→ Assignment
Count every line in the following listing that contains "LANES", then report that count with nothing added.

→ Excerpted records
<<<<
## src/rtl/bbu_pkg.sv

```systemverilog
package bbu_pkg;

    localparam int COND_W = 8;

    typedef enum logic [1:0] {
        K_OFF   = 2'b00,
        K_FETCH = 2'b01,
        K_DATA  = 2'b10,
        K_BOTH  = 2'b11
    } kind_e;

    typedef struct packed {
        logic       data_en;
        logic       after;
        logic [1:0] size;
        logic [1:0] dir;
        kind_e      kind;
    } cond_t;

    typedef enum logic [1:0] {
        S_IDLE,
        S_PRE_WAIT,
        S_POST_EXEC,
        S_POST_RET
    } ch_state_e;

    localparam logic [2:0] SEL_A_ADDR  = 3'd0;
    localparam logic [2:0] SEL_A_COND  = 3'd2;
    localparam logic [2:0] SEL_B_COND  = 3'd5;
    localparam logic [2:0] SEL_B_DATA  = 3'd6;
    localparam logic [2:0] SEL_B_DMASK = 3'd7;
    localparam int         SEL_STRIDE  = 3;

endpackage

```

## src/rtl/bbu_lane_cmp.sv

```systemverilog
module bbu_lane_cmp #(
    parameter int AW = 32,
    parameter int DW = 32
) (
    input  logic [1:0]    size,
    input  logic [AW-1:0] addr,
    input  logic [DW-1:0] data,
    input  logic [AW-1:0] ref_addr,
    input  logic [AW-1:0] ref_amask,
    input  logic [DW-1:0] ref_data,
    input  logic [DW-1:0] ref_dmask,
    output logic          addr_hit,
    output logic          data_hit
);
    localparam int LANES = DW / 8;
    localparam int LW    = $clog2(LANES);

    logic [1:0]       sz_eff;
    logic [LW:0]      nbytes;
    logic [LW:0]      base;
    logic [LANES-1:0] lane_hit;
    logic [DW-1:0]    size_mask;
    logic [DW-1:0]    aligned;

    always_comb begin
        sz_eff = (int'(size) > LW) ? 2'(LW) : size;
        nbytes = (LW+1)'(1) << sz_eff;
        base   = {1'b0, addr[LW-1:0]} & ~(nbytes - (LW+1)'(1));
    end

    for (genvar gi = 0; gi < LANES; gi++) begin : g_lane
        localparam logic [LW:0] IDX = (LW+1)'(gi);
        logic [AW-1:0] lane_addr;
        logic          lane_on;
        assign lane_addr        = {addr[AW-1:LW], IDX[LW-1:0]};
        assign lane_on          = (IDX >= base) && (IDX < base + nbytes);
        assign lane_hit[gi]     = lane_on && (((lane_addr ^ ref_addr) & ~ref_amask) == '0);
        assign size_mask[8*gi +: 8] = {8{IDX < nbytes}};
    end

    assign aligned  = data >> {base, 3'b000};
    assign addr_hit = |lane_hit;
    assign data_hit = (((aligned ^ ref_data) & ~ref_dmask & size_mask) == '0);

endmodule

```

## src/rtl/bbu_channel.sv

```systemverilog
module bbu_channel
    import bbu_pkg::*;
#(
    parameter int AW       = 32,
    parameter int DW       = 32,
    parameter bit HAS_DATA = 1'b0
) (
    input  logic          clk,
    input  logic          rst_n,
    input  logic          wr_addr_en,
    input  logic          wr_mask_en,
    input  logic          wr_cond_en,
    input  logic          wr_data_en,
    input  logic          wr_dmask_en,
    input  logic [DW-1:0] wdata,
    input  logic          bus_valid,
    input  logic          bus_fetch,
    input  logic          bus_write,
    input  logic [1:0]    bus_size,
    input  logic [AW-1:0] bus_addr,
    input  logic [DW-1:0] bus_data,
    input  logic          ex_go,
    input  logic          retire,
    output logic          brk,
    output logic          hit
);
    logic [AW-1:0] tgt_addr_q, tgt_mask_q;
    logic [DW-1:0] tgt_data_q, tgt_dmask_q;
    cond_t         cond_q;
    ch_state_e     state_q, state_nx;
    logic          brk_set;
    logic          addr_ok, data_ok;
    logic          kind_ok, dir_ok, size_ok, data_need, hit_now;

    // condition registers
    always_ff @(posedge clk) begin
        if (!rst_n) begin
            tgt_addr_q  <= '0;
            tgt_mask_q  <= '0;
            tgt_data_q  <= '0;
            tgt_dmask_q <= '0;
            cond_q      <= '0;
        end else begin
            if (wr_addr_en)  tgt_addr_q  <= wdata[AW-1:0];
            if (wr_mask_en)  tgt_mask_q  <= wdata[AW-1:0];
            if (wr_cond_en)  cond_q      <= cond_t'(wdata[COND_W-1:0]);
            if (wr_data_en)  tgt_data_q  <= wdata;
            if (wr_dmask_en) tgt_dmask_q <= wdata;
        end
    end

    bbu_lane_cmp #(.AW(AW), .DW(DW)) u_cmp (
        .size      (bus_size),
        .addr      (bus_addr),
        .data      (bus_data),
        .ref_addr  (tgt_addr_q),
        .ref_amask (tgt_mask_q),
        .ref_data  (tgt_data_q),
        .ref_dmask (tgt_dmask_q),
        .addr_hit  (addr_ok),
        .data_hit  (data_ok)
    );

    // cycle-type qualification
    always_comb begin
        kind_ok   = bus_fetch ? cond_q.kind[0] : cond_q.kind[1];
        dir_ok    = bus_write ? cond_q.dir[1] : cond_q.dir[0];
        size_ok   = (cond_q.size == 2'd0) || (cond_q.size == bus_size + 2'd1);
        data_need = HAS_DATA && cond_q.data_en;
        hit_now   = bus_valid && kind_ok && dir_ok && size_ok && addr_ok
                    && (!data_need || data_ok);
    end

    // state register
    always_ff @(posedge clk) begin
        if (!rst_n) state_q <= S_IDLE;
        else        state_q <= state_nx;
    end

    // next state and break issue
    always_comb begin
        state_nx = state_q;
        brk_set  = 1'b0;
        unique case (state_q)
            S_IDLE: begin
                if (hit_now && bus_fetch)
                    state_nx = cond_q.after ? S_POST_EXEC : S_PRE_WAIT;
            end
            S_PRE_WAIT: begin
                if (ex_go) begin
                    state_nx = S_IDLE;
                    brk_set  = 1'b1;
                end
            end
            S_POST_EXEC: begin
                if (ex_go) state_nx = S_POST_RET;
            end
            S_POST_RET: begin
                if (retire) begin
                    state_nx = S_IDLE;
                    brk_set  = 1'b1;
                end
            end
            default: state_nx = S_IDLE;
        endcase
        if (hit_now && !bus_fetch) brk_set = 1'b1;
        if (wr_cond_en) begin
            state_nx = S_IDLE;
            brk_set  = 1'b0;
        end
    end

    // registered outputs
    always_ff @(posedge clk) begin
        if (!rst_n) begin
            brk <= 1'b0;
            hit <= 1'b0;
        end else begin
            brk <= brk_set;
            hit <= wr_cond_en ? 1'b0 : (hit | brk_set);
        end
    end

endmodule

```

## src/rtl/bus_break_unit.sv

```systemverilog
module bus_break_unit
    import bbu_pkg::*;
#(
    parameter int AW = 32,
    parameter int DW = 32
) (
    input  logic          clk,
    input  logic          rst_n,
    input  logic          cfg_we,
    input  logic [2:0]    cfg_sel,
    input  logic [DW-1:0] cfg_wdata,
    input  logic          bus_valid,
    input  logic          bus_fetch,
    input  logic          bus_write,
    input  logic [1:0]    bus_size,
    input  logic [AW-1:0] bus_addr,
    input  logic [DW-1:0] bus_data,
    input  logic          ex_go,
    input  logic          retire,
    output logic          brk_req,
    output logic          brk_a,
    output logic          brk_b,
    output logic          hit_a,
    output logic          hit_b
);
    localparam int NCH = 2;

    logic [NCH-1:0] brk_v, hit_v;

    for (genvar c = 0; c < NCH; c++) begin : g_ch
        localparam logic [2:0] BASE = 3'(c * SEL_STRIDE);
        localparam bit         DATA = (c == NCH - 1);
        logic we_addr, we_mask, we_cond, we_data, we_dmask;
        assign we_addr  = cfg_we && (cfg_sel == BASE + SEL_A_ADDR);
        assign we_mask  = cfg_we && (cfg_sel == BASE + 3'd1);
        assign we_cond  = cfg_we && (cfg_sel == BASE + SEL_A_COND);
        assign we_data  = DATA && cfg_we && (cfg_sel == SEL_B_DATA);
        assign we_dmask = DATA && cfg_we && (cfg_sel == SEL_B_DMASK);

        bbu_channel #(.AW(AW), .DW(DW), .HAS_DATA(DATA)) u_ch (
            .clk         (clk),
            .rst_n       (rst_n),
            .wr_addr_en  (we_addr),
            .wr_mask_en  (we_mask),
            .wr_cond_en  (we_cond),
            .wr_data_en  (we_data),
            .wr_dmask_en (we_dmask),
            .wdata       (cfg_wdata),
            .bus_valid   (bus_valid),
            .bus_fetch   (bus_fetch),
            .bus_write   (bus_write),
            .bus_size    (bus_size),
            .bus_addr    (bus_addr),
            .bus_data    (bus_data),
            .ex_go       (ex_go),
            .retire      (retire),
            .brk         (brk_v[c]),
            .hit         (hit_v[c])
        );
    end

    assign brk_a   = brk_v[0];
    assign brk_b   = brk_v[1];
    assign hit_a   = hit_v[0];
    assign hit_b   = hit_v[1];
    assign brk_req = |brk_v;

endmodule

```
>>>>
→ Task response
4